Wednesday, July 13, 2011

My passion for piano is gone but i still love it. any thoughts?

When i was 12 i heard the sound of a jazz pianist playing the piano. I asked my mom if i can take lessons and then i loved playing the piano at every lesson. I took interest in classical piano and listened to it constantly. My teacher said i had a lot of talent and i practiced a lot. My passion for piano then started at 13. Ever since i practiced for hours until now. i am now 16 and i started to notice i didn't practice the piano anymore. every time i tried to practice i didn't have the desire to play anymore. My mom complained about me not practicing anymore and canceled my piano lessons. She told me that i should not pursue a career in music because it is hard and it won't make money to support family in the future. I took what she said and thought to myself that pursuing a music career is hard. Then i talked to my school guidance counselor about it and he said that "I should keep on doing it if i believe and work hard on it.
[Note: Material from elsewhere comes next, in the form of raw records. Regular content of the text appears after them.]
<file path="config.mk">
export PLATFORM = sky130hd
export DESIGN_NAME = contactless_tx_coder
export DESIGN_NICKNAME = d
export VERILOG_FILES = /design/src/rtl/contactless_tx_coder_pkg.sv /design/src/rtl/tx_byte_fifo.sv /design/src/rtl/contactless_tx_coder.sv
export VERILOG_INCLUDE_DIRS = /design/src /design/src/rtl
export SDC_FILE = /design/constraint.sdc
export NUM_CORES = 1
export LEC_CHECK = 0
export BUFFER_PORTS_ARGS = -buffer_cell sky130_fd_sc_hd__buf_2
export CORE_UTILIZATION = 45
export DETAILED_ROUTE_END_ITERATION = 8
export GPL_TIMING_DRIVEN = 1
export MAX_ROUTING_LAYER = met4
export PLACE_DENSITY = 0.61
export SKIP_LAST_GASP = 1
export SLEW_MARGIN = 40
export SYNTH_ARGS = -nofsm -noshare
export SYNTH_HDL_FRONTEND = slang
export SYNTH_SLANG_ARGS = --single-unit
</file>
<file path="constraint.sdc">
create_clock -name sys_clk -period 4 [get_ports sys_clk]
set_input_delay 0.6 -clock sys_clk [delete_from_list [all_inputs] [get_ports sys_clk]]
set_output_delay 0.6 -clock sys_clk [all_outputs]
set_load 0.02 [all_outputs]
</file>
He told me that i was a gifted musician for only four years of piano. He told me it was god's talent to me and i should not waste it." I put thought into it again. I told myself that i did excel in music classes and i joined the school's chorus to enhance my ear training. I even asked my school conductor to even use his computer programs to train my ears and always watched him play the piano. But the funny thing is that this started when i started to struggle with my grades around sophomore year. I was in a crisis about my life with my parents and because of that i even had suicidal thoughts. And ever since that i haven't even touched the piano in the living room and i slowly gave up on playing it. But every time i come across someone playing an instrument or the sound of the piano or orchestra i start to miss it and i even cry sometimes. Some part of me still loves the piano but my desire to play it is gone. What should i do? Music is the only talent i have and the only thing I am good at. If i do quit my passion for playing it, will i have a better career and will i be happy?